> **EXERCISE REQUIREMENTS**
The required output is the lines below from the line containing "AddrFlush + word_off;" to the line containing "output wire logic [$bits(conf_i.conf_req_addr)-1:0]", inclusive, retyped exactly. No other lines belong in it.

> **INPUT DATA**

※

### src/rtl/axi_llc_cfg_sequencer_pkg.sv
// Shared types and constants for the LLC configuration sequencer.
//   cfg_seq_state_e : sequencer FSM state encoding (also exported as a debug output)
//   Def*            : default RegBus byte offsets of the LLC config registers
//   num_words()     : number of 32-bit words needed to hold one mask bit per way
package axi_llc_cfg_sequencer_pkg;

  typedef enum logic [3:0] {
    CFG_SEQ_IDLE       = 4'd0,
    CFG_SEQ_WR_SPM     = 4'd1,
    CFG_SEQ_WR_FLUSH   = 4'd2,
    CFG_SEQ_WR_COMMIT  = 4'd3,
    CFG_SEQ_RD_FLUSHED = 4'd4,
    CFG_SEQ_CHECK      = 4'd5,
    CFG_SEQ_WAIT       = 4'd6,
    CFG_SEQ_DONE       = 4'd7,
    CFG_SEQ_ERR        = 4'd8
  } cfg_seq_state_e;

  localparam logic [31:0] DefAddrSpm     = 32'h0000_0000;
  localparam logic [31:0] DefAddrFlush   = 32'h0000_0008;
  localparam logic [31:0] DefAddrCommit  = 32'h0000_0010;
  localparam logic [31:0] DefAddrFlushed = 32'h0000_0018;
  localparam logic [31:0] CommitValue    = 32'h0000_0001;

  function automatic int unsigned num_words(input int unsigned set_assoc);
    return (set_assoc + 32'd31) / 32'd32;
  endfunction

endpackage

### src/rtl/axi_llc_cfg_sequencer_if.sv
// RegBus configuration port between the sequencer (master) and the LLC (slave).
//   conf_req_addr/w/wdata/wstrb/valid : request, driven by the master
//   conf_resp_rdata/error/ready       : response, driven by the slave
// Handshake: once valid is high, addr/w/wdata/wstrb stay constant until the
// cycle where valid && ready; that cycle completes the access and is the only
// cycle in which rdata/error are meaningful. Valid drops the following cycle.
interface axi_llc_cfg_sequencer_if;
  logic [31:0] conf_req_addr;
  logic        conf_req_w;
  logic [31:0] conf_req_wdata;
  logic [3:0]  conf_req_wstrb;
  logic        conf_req_valid;
  logic [31:0] conf_resp_rdata;
  logic        conf_resp_error;
  logic        conf_resp_ready;

  modport master (
    output conf_req_addr, conf_req_w, conf_req_wdata, conf_req_wstrb, conf_req_valid,
    input  conf_resp_rdata, conf_resp_error, conf_resp_ready
  );

  modport slave (
    input  conf_req_addr, conf_req_w, conf_req_wdata, conf_req_wstrb, conf_req_valid,
    output conf_resp_rdata, conf_resp_error, conf_resp_ready
  );
endinterface

### src/rtl/axi_llc_cfg_seq_access.sv
// Single RegBus access engine. A request is taken while the engine is idle,
// its fields are registered and held on the bus until the slave completes it.
//   clk_i, rst_ni      : clock, synchronous active-low reset
//   req_i              : start an access (only honoured while busy_o == 0)
//   addr_i/w_i/wdata_i : access fields, captured with req_i
//   busy_o             : an access is outstanding (request valid on the bus)
//   ack_o              : completion cycle of the outstanding access
//   rdata_o, err_o     : response data / error, qualified by ack_o
//   bus                : RegBus master port
module axi_llc_cfg_seq_access (
  input  logic        clk_i,
  input  logic        rst_ni,
  input  logic        req_i,
  input  logic [31:0] addr_i,
  input  logic        w_i,
  input  logic [31:0] wdata_i,
  output logic        busy_o,
  output logic        ack_o,
  output logic [31:0] rdata_o,
  output logic        err_o,
  axi_llc_cfg_sequencer_if.master bus
);

  logic        valid_q, valid_d;
  logic [31:0] addr_q, addr_d;
  logic        w_q, w_d;
  logic [31:0] wdata_q, wdata_d;

  // A new request is only looked at while valid is low, so completion always
  // leaves at least one idle bus cycle before the next access.
  always_comb begin
    valid_d = valid_q;
    addr_d  = addr_q;
    w_d     = w_q;
    wdata_d = wdata_q;
    if (valid_q) begin
      if (bus.conf_resp_ready) valid_d = 1'b0;
    end else if (req_i) begin
      valid_d = 1'b1;
      addr_d  = addr_i;
      w_d     = w_i;
      wdata_d = wdata_i;
    end
  end

  always_ff @(posedge clk_i) begin
    if (!rst_ni) begin
      valid_q <= 1'b0;
      addr_q  <= '0;
      w_q     <= 1'b0;
      wdata_q <= '0;
    end else begin
      valid_q <= valid_d;
      addr_q  <= addr_d;
      w_q     <= w_d;
      wdata_q <= wdata_d;
    end
  end

  assign bus.conf_req_valid = valid_q;
  assign bus.conf_req_addr  = addr_q;
  assign bus.conf_req_w     = w_q;
  assign bus.conf_req_wdata = wdata_q;
  assign bus.conf_req_wstrb = 4'hF;

  assign busy_o  = valid_q;
  assign ack_o   = valid_q & bus.conf_resp_ready;
  assign rdata_o = bus.conf_resp_rdata;
  assign err_o   = ack_o & bus.conf_resp_error;

endmodule

### src/rtl/axi_llc_cfg_sequencer.sv
// Autonomous LLC configuration sequencer. On an accepted start it writes the
// SPM way mask, writes the flush way mask, commits, then polls the FLUSHED
// status until every requested way reports flushed (done) or the poll budget
// runs out / the bus reports an error (error, sticky until the next start).
//   clk_i, rst_ni               : clock, synchronous active-low reset
//   start_i                     : start request, sampled in IDLE only
//   spm_mask_i, flush_mask_i    : way masks, captured on an accepted start
//   busy_o, done_o, error_o     : status (done_o is a one-cycle pulse)
//   dbg_state_o                 : current FSM state
//   conf                        : RegBus master port to the LLC config block
module axi_llc_cfg_sequencer
  import axi_llc_cfg_sequencer_pkg::*;
#(
  parameter int unsigned SetAssociativity = 8,
  parameter logic [31:0] AddrSpm          = DefAddrSpm,
  parameter logic [31:0] AddrFlush        = DefAddrFlush,
  parameter logic [31:0] AddrCommit       = DefAddrCommit,
  parameter logic [31:0] AddrFlushed      = DefAddrFlushed,
  parameter int unsigned PollGap          = 16,
  parameter int unsigned MaxPolls         = 1024
) (
  input  logic                        clk_i,
  input  logic                        rst_ni,
  input  logic                        start_i,
  input  logic [SetAssociativity-1:0] spm_mask_i,
  input  logic [SetAssociativity-1:0] flush_mask_i,
  output logic                        busy_o,
  output logic                        done_o,
  output logic                        error_o,
  output cfg_seq_state_e              dbg_state_o,
  axi_llc_cfg_sequencer_if.master     conf
);

  localparam int unsigned NumWords  = num_words(SetAssociativity);
  localparam int unsigned MaskW     = NumWords * 32;
  localparam int unsigned IdxW      = (NumWords > 1) ? $clog2(NumWords) : 1;
  localparam int unsigned PollW     = $clog2(MaxPolls + 1);
  localparam int unsigned GapW      = (PollGap > 0) ? $clog2(PollGap + 1) : 1;
  localparam logic [IdxW-1:0]  LastIdx   = IdxW'(NumWords - 1);
  localparam logic [GapW-1:0]  GapLast   = GapW'((PollGap > 0) ? PollGap - 1 : 0);
  localparam logic [PollW-1:0] PollLimit = PollW'(MaxPolls);

  cfg_seq_state_e   state_q, state_d;
  logic [IdxW-1:0]  idx_q, idx_d;
  logic [GapW-1:0]  gap_q, gap_d;
  logic [PollW-1:0] polls_q, polls_d;
  logic [MaskW-1:0] spm_q, spm_d, flush_q, flush_d, flushed_q, flushed_d;
  logic             error_q, error_d;

  logic        acc_req, acc_w, acc_busy, acc_ack, acc_err;
  logic [31:0] acc_addr, acc_wdata, acc_rdata, word_off;

  assign word_off = 32'(idx_q) << 2;

  axi_llc_cfg_seq_access u_access (
    .clk_i   (clk_i),
    .rst_ni  (rst_ni),
    .req_i   (acc_req),
    .addr_i  (acc_addr),
    .w_i     (acc_w),
    .wdata_i (acc_wdata),
    .busy_o  (acc_busy),
    .ack_o   (acc_ack),
    .rdata_o (acc_rdata),
    .err_o   (acc_err),
    .bus     (conf)
  );

  // State register plus the datapath registers the FSM steers.
  always_ff @(posedge clk_i) begin
    if (!rst_ni) begin
      state_q   <= CFG_SEQ_IDLE;
      idx_q     <= '0;
      gap_q     <= '0;
      polls_q   <= '0;
      spm_q     <= '0;
      flush_q   <= '0;
      flushed_q <= '0;
      error_q   <= 1'b0;
    end else begin
      state_q   <= state_d;
      idx_q     <= idx_d;
      gap_q     <= gap_d;
      polls_q   <= polls_d;
      spm_q     <= spm_d;
      flush_q   <= flush_d;
      flushed_q <= flushed_d;
      error_q   <= error_d;
    end
  end

  // Next state. Masks are zero-extended to whole words on capture, so the
  // padding bits are written as zero and drop out of the flushed check.
  always_comb begin
    state_d   = state_q;
    idx_d     = idx_q;
    gap_d     = gap_q;
    polls_d   = polls_q;
    spm_d     = spm_q;
    flush_d   = flush_q;
    flushed_d = flushed_q;
    error_d   = error_q;
    unique case (state_q)
      CFG_SEQ_IDLE: if (start_i) begin
        state_d = CFG_SEQ_WR_SPM;
        idx_d   = '0;
        polls_d = '0;
        spm_d   = MaskW'(spm_mask_i);
        flush_d = MaskW'(flush_mask_i);
        error_d = 1'b0;
      end
      CFG_SEQ_WR_SPM: if (acc_ack) begin
        if (acc_err) state_d = CFG_SEQ_ERR;
        else if (idx_q == LastIdx) begin
          state_d = CFG_SEQ_WR_FLUSH;
          idx_d   = '0;
        end else idx_d = idx_q + 1'b1;
      end
      CFG_SEQ_WR_FLUSH: if (acc_ack) begin
        if (acc_err) state_d = CFG_SEQ_ERR;
        else if (idx_q == LastIdx) begin
          state_d = CFG_SEQ_WR_COMMIT;
          idx_d   = '0;
        end else idx_d = idx_q + 1'b1;
      end
      CFG_SEQ_WR_COMMIT: if (acc_ack) begin
        state_d = acc_err ? CFG_SEQ_ERR : CFG_SEQ_RD_FLUSHED;
        idx_d   = '0;
      end
      CFG_SEQ_RD_FLUSHED: if (acc_ack) begin
        if (acc_err) state_d = CFG_SEQ_ERR;
        else begin
          flushed_d[int'(idx_q)*32 +: 32] = acc_rdata;
          if (idx_q == LastIdx) state_d = CFG_SEQ_CHECK;
          else idx_d = idx_q + 1'b1;
        end
      end
      CFG_SEQ_CHECK: begin
        if ((flush_q & ~flushed_q) == '0) state_d = CFG_SEQ_DONE;
        else begin
          polls_d = polls_q + 1'b1;
          idx_d   = '0;
          gap_d   = '0;
          if (polls_d == PollLimit) state_d = CFG_SEQ_ERR;
          else if (PollGap == 0)    state_d = CFG_SEQ_RD_FLUSHED;
          else                      state_d = CFG_SEQ_WAIT;
        end
      end
      CFG_SEQ_WAIT: begin
        if (gap_q == GapLast) state_d = CFG_SEQ_RD_FLUSHED;
        else gap_d = gap_q + 1'b1;
      end
      CFG_SEQ_DONE: state_d = CFG_SEQ_IDLE;
      CFG_SEQ_ERR:  state_d = CFG_SEQ_IDLE;
      default:      state_d = CFG_SEQ_IDLE;
    endcase
    if (state_d == CFG_SEQ_ERR) error_d = 1'b1;
  end

  // Outputs and access requests. A request is raised only while the engine
  // is idle; it latches the fields, so they cannot move during the access.
  always_comb begin
    busy_o    = (state_q != CFG_SEQ_IDLE) && (state_q != CFG_SEQ_DONE);
    done_o    = (state_q == CFG_SEQ_DONE);
    acc_req   = 1'b0;
    acc_addr  = '0;
    acc_w     = 1'b0;
    acc_wdata = '0;
    unique case (state_q)
      CFG_SEQ_WR_SPM: begin
        acc_req   = !acc_busy;
        acc_addr  = AddrSpm + word_off;
        acc_w     = 1'b1;
        acc_wdata = spm_q[int'(idx_q)*32 +: 32];
      end
      CFG_SEQ_WR_FLUSH: begin
        acc_req   = !acc_busy;
        acc_addr  = AddrFlush + word_off;
        acc_w     = 1'b1;
        acc_wdata = flush_q[int'(idx_q)*32 +: 32];
      end
      CFG_SEQ_WR_COMMIT: begin
        acc_req   = !acc_busy;
        acc_addr  = AddrCommit;
        acc_w     = 1'b1;
        acc_wdata = CommitValue;
      end
      CFG_SEQ_RD_FLUSHED: begin
        acc_req  = !acc_busy;
        acc_addr = AddrFlushed + word_off;
      end
      default: ;
    endcase
  end

  assign error_o     = error_q;
  assign dbg_state_o = state_q;

endmodule

### src/flat_wrapper.sv
// flat-port wrapper written by rule: the top's interface ports become plain ports
module axi_llc_cfg_sequencer_flat import axi_llc_cfg_sequencer_pkg::*;
#(
  parameter int unsigned SetAssociativity = 8,
  parameter logic [31:0] AddrSpm          = DefAddrSpm,
  parameter logic [31:0] AddrFlush        = DefAddrFlush,
  parameter logic [31:0] AddrCommit       = DefAddrCommit,
  parameter logic [31:0] AddrFlushed      = DefAddrFlushed,
  parameter int unsigned PollGap          = 16,
  parameter int unsigned MaxPolls         = 1024
)
  (clk_i, rst_ni, start_i, spm_mask_i, flush_mask_i, busy_o, done_o, error_o, dbg_state_o, conf_conf_req_addr, conf_conf_req_w, conf_conf_req_wdata, conf_conf_req_wstrb, conf_conf_req_valid, conf_conf_resp_rdata, conf_conf_resp_error, conf_conf_resp_ready);
  axi_llc_cfg_sequencer_if conf_i ();
  input  logic clk_i;
  input  logic rst_ni;
  input  logic start_i;
  input  logic [SetAssociativity-1:0] spm_mask_i;
  input  logic [SetAssociativity-1:0] flush_mask_i;
  output logic busy_o;
  output logic done_o;
  output logic error_o;
  output cfg_seq_state_e dbg_state_o;
  output wire logic [$bits(conf_i.conf_req_addr)-1:0] conf_conf_req_addr;
  output wire logic [$bits(conf_i.conf_req_w)-1:0] conf_conf_req_w;
  output wire logic [$bits(conf_i.conf_req_wdata)-1:0] conf_conf_req_wdata;
  output wire logic [$bits(conf_i.conf_req_wstrb)-1:0] conf_conf_req_wstrb;
  output wire logic [$bits(conf_i.conf_req_valid)-1:0] conf_conf_req_valid;
  input wire logic [$bits(conf_i.conf_resp_rdata)-1:0] conf_conf_resp_rdata;
  input wire logic [$bits(conf_i.conf_resp_error)-1:0] conf_conf_resp_error;
  input wire logic [$bits(conf_i.conf_resp_ready)-1:0] conf_conf_resp_ready;
  assign conf_conf_req_addr = conf_i.conf_req_addr;
  assign conf_conf_req_w = conf_i.conf_req_w;
  assign conf_conf_req_wdata = conf_i.conf_req_wdata;
  assign conf_conf_req_wstrb = conf_i.conf_req_wstrb;
  assign conf_conf_req_valid = conf_i.conf_req_valid;
  assign conf_i.conf_resp_rdata = conf_conf_resp_rdata;
  assign conf_i.conf_resp_error = conf_conf_resp_error;
  assign conf_i.conf_resp_ready = conf_conf_resp_ready;
  axi_llc_cfg_sequencer #(.SetAssociativity(SetAssociativity), .AddrSpm(AddrSpm), .AddrFlush(AddrFlush), .AddrCommit(AddrCommit), .AddrFlushed(AddrFlushed), .PollGap(PollGap), .MaxPolls(MaxPolls)) u_core (.clk_i(clk_i), .rst_ni(rst_ni), .start_i(start_i), .spm_mask_i(spm_mask_i), .flush_mask_i(flush_mask_i), .busy_o(busy_o), .done_o(done_o), .error_o(error_o), .dbg_state_o(dbg_state_o), .conf(conf_i));
endmodule
### config.mk
export PLATFORM = sky130hd
export DESIGN_NAME = axi_llc_cfg_sequencer_flat
export DESIGN_NICKNAME = d
export VERILOG_FILES = /design/src/rtl/axi_llc_cfg_sequencer_pkg.sv /design/src/rtl/axi_llc_cfg_sequencer_if.sv /design/src/rtl/axi_llc_cfg_seq_access.sv /design/src/rtl/axi_llc_cfg_sequencer.sv /design/src/flat_wrapper.sv
export SDC_FILE = /design/constraint.sdc
export NUM_CORES = 1
export LEC_CHECK = 0
export CORE_UTILIZATION = 47
export CTS_CLUSTER_SIZE = 14
export DETAILED_ROUTE_END_ITERATION = 7
export GPL_TIMING_DRIVEN = 0
export PLACE_DENSITY = 0.82
export SETUP_SLACK_MARGIN = 0.3
export SLEW_MARGIN = 20
export SYNTH_ARGS = -nofsm -noshare
export SYNTH_HDL_FRONTEND = slang
export SYNTH_SLANG_ARGS = --single-unit
### constraint.sdc
create_clock -name clk_i -period 3 [get_ports clk_i]
set_input_delay 0.75 -clock clk_i [delete_from_list [all_inputs] [get_ports clk_i]]
set_output_delay 0.75 -clock clk_i [all_outputs]
set_load 0.02 [all_outputs]
### Yosys cells after proc, flatten, opt, wreduce, memory -nomap -nowiden

Index checks and enable logic that the tools add are counted.

| cells by class | value |
|---|---|
| $add $sub $neg | 6 |
| equality and inequality tests | 17 |
| shift operators | 4 |
| reduce and logical (&&, ||, !) cells | 20 |
| bitwise logic cells | 6 |
| multiplexer cells | 39 |

Operators by type and width:

| kind | count |
|---|---|
| 32-bit case mux with 4 select lines | 1 |
| 32-bit case mux with 3 select lines | 1 |
| 32-bit by 7-bit indexed part select with 32-bit output | 2 |
| 4-bit 2-to-1 mux | 15 |
| 6-bit negation with 33-bit output | 1 |
| 32-bit by 33-bit variable shift with 32-bit output (first input constant) | 1 |
| 32-bit by 33-bit indexed part select with 32-bit output | 1 |
| 8-bit by 32-bit bitwise AND with 32-bit output | 1 |
| 32-bit bitwise mux | 1 |
| 32-bit zero test | 1 |
| 32-bit NOT | 1 |
| 4-bit case mux with 7 select lines | 1 |
| 11-bit 2-to-1 mux | 2 |
| 11-bit case mux with 2 select lines | 1 |
| 4-bit by 3-bit equality test with 1-bit output (second input constant) | 4 |
| 1-bit 2-to-1 mux | 13 |
| 11-bit by 1-bit adder with 11-bit output (second input constant) | 1 |
| 11-bit equality test (second input constant) | 1 |
| 5-bit 2-to-1 mux | 2 |
| 2-bit != test (second input constant) | 5 |
| 5-bit case mux with 2 select lines | 1 |
| 3-bit AND reduction | 3 |
| 4-bit by 2-bit equality test with 1-bit output (second input constant) | 2 |
| 2-bit nonzero test | 4 |
| 20 further kinds | 26 |

| storage, ports and cells | value |
|---|---|
| flip-flop bits (word level) | 136 |
| output and inout bits | 77 |
| logic and storage cells | 104 |

### Logic depth before layout (Yosys ltp)

Gate-level depths: netlist of the first run.

| depth | value |
|---|---|
| depth in word-level cells | 8 |
| depth in mapped cells | 8 |

### Modules after synthesis

A second synthesis of the first run with hierarchy kept.

| second synthesis, totals | value |
|---|---|
| cells, all modules | 642 |
| area total of the unflattened synthesis | 5388.9 um^2 |

Modules (own cells, without submodules):

| module | cells each | times used | area an instance (um^2) |
|---|---|---|---|
| axi_llc_cfg_seq_access | 327 | 1 | 2931.6 |
| axi_llc_cfg_sequencer | 315 | 1 | 2457.4 |

### Worst setup path after synthesis of the first run

No wires, ideal clock.

| timing | value |
|---|---|
| kind | reg2out |
| start | reg u_core.state_q[1], in the netlist u_core.dbg_state_o[1] |
| end | out done_o |
| required time | 2250 ps |
| arrival time | 1355 ps |
| buffers on the path | 2 |
| cell stages (with the launch flop) | 5 |
| setup slack | 895 ps |
| cells stage by stage | dfxtp_1 -> clkbuf_1 -> clkbuf_1 -> nand2_1 -> nor2_1 |

| between the ends | value |
|---|---|
| cells in the longest elaborated chain, start to end | 1 |

Ends and longest elaborated chain:

| item | line | text |
|---|---|---|
| start, declared | axi_llc_cfg_sequencer.sv:43 | `cfg_seq_state_e state_q, state_d;` |
| start signal, assigned | axi_llc_cfg_sequencer.sv:81 | `state_q <= state_d;` |
| 4-bit by 3-bit equality test with 1-bit output | axi_llc_cfg_sequencer.sv:164 | `done_o = (state_q == CFG_SEQ_DONE);` |
| end, declared | flat_wrapper.sv:20 | `output logic done_o;` |

Every way passes these cells.

### Worst setup path after layout of the first run

| timing | value |
|---|---|
| start | reg u_core.state_q[1], in the netlist u_core.dbg_state_o[1] |
| end | out busy_o |

| between the ends | value |
|---|---|
| cells in the longest elaborated chain, start to end | 2 |
| elaborated cells between the ends (all ways) | 3 |

Ends and longest elaborated chain:

| item | line | text |
|---|---|---|
| 4-bit by 3-bit != test with 1-bit output or 4-bit nonzero test (tied branches) | axi_llc_cfg_sequencer.sv:163 | `busy_o = (state_q != CFG_SEQ_IDLE) && (state_q != CFG_SEQ_DONE);` |
| 1-bit logical AND * | axi_llc_cfg_sequencer.sv:163 |  |
| end, declared | flat_wrapper.sv:19 | `output logic busy_o;` |

Mark *: on every way between the ends. The rest lies on a longest branch, timed or not.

※

> **THE COMPLETED TASK**
        acc_addr  = AddrFlush + word_off;
        acc_w     = 1'b1;
        acc_wdata = flush_q[int'(idx_q)*32 +: 32];
      end
      CFG_SEQ_WR_COMMIT: begin
        acc_req   = !acc_busy;
        acc_addr  = AddrCommit;
        acc_w     = 1'b1;
        acc_wdata = CommitValue;
      end
      CFG_SEQ_RD_FLUSHED: begin
        acc_req  = !acc_busy;
        acc_addr = AddrFlushed + word_off;
      end
      default: ;
    endcase
  end

  assign error_o     = error_q;
  assign dbg_state_o = state_q;

endmodule

### src/flat_wrapper.sv
// flat-port wrapper written by rule: the top's interface ports become plain ports
module axi_llc_cfg_sequencer_flat import axi_llc_cfg_sequencer_pkg::*;
#(
  parameter int unsigned SetAssociativity = 8,
  parameter logic [31:0] AddrSpm          = DefAddrSpm,
  parameter logic [31:0] AddrFlush        = DefAddrFlush,
  parameter logic [31:0] AddrCommit       = DefAddrCommit,
  parameter logic [31:0] AddrFlushed      = DefAddrFlushed,
  parameter int unsigned PollGap          = 16,
  parameter int unsigned MaxPolls         = 1024
)
  (clk_i, rst_ni, start_i, spm_mask_i, flush_mask_i, busy_o, done_o, error_o, dbg_state_o, conf_conf_req_addr, conf_conf_req_w, conf_conf_req_wdata, conf_conf_req_wstrb, conf_conf_req_valid, conf_conf_resp_rdata, conf_conf_resp_error, conf_conf_resp_ready);
  axi_llc_cfg_sequencer_if conf_i ();
  input  logic clk_i;
  input  logic rst_ni;
  input  logic start_i;
  input  logic [SetAssociativity-1:0] spm_mask_i;
  input  logic [SetAssociativity-1:0] flush_mask_i;
  output logic busy_o;
  output logic done_o;
  output logic error_o;
  output cfg_seq_state_e dbg_state_o;
  output wire logic [$bits(conf_i.conf_req_addr)-1:0] conf_conf_req_addr;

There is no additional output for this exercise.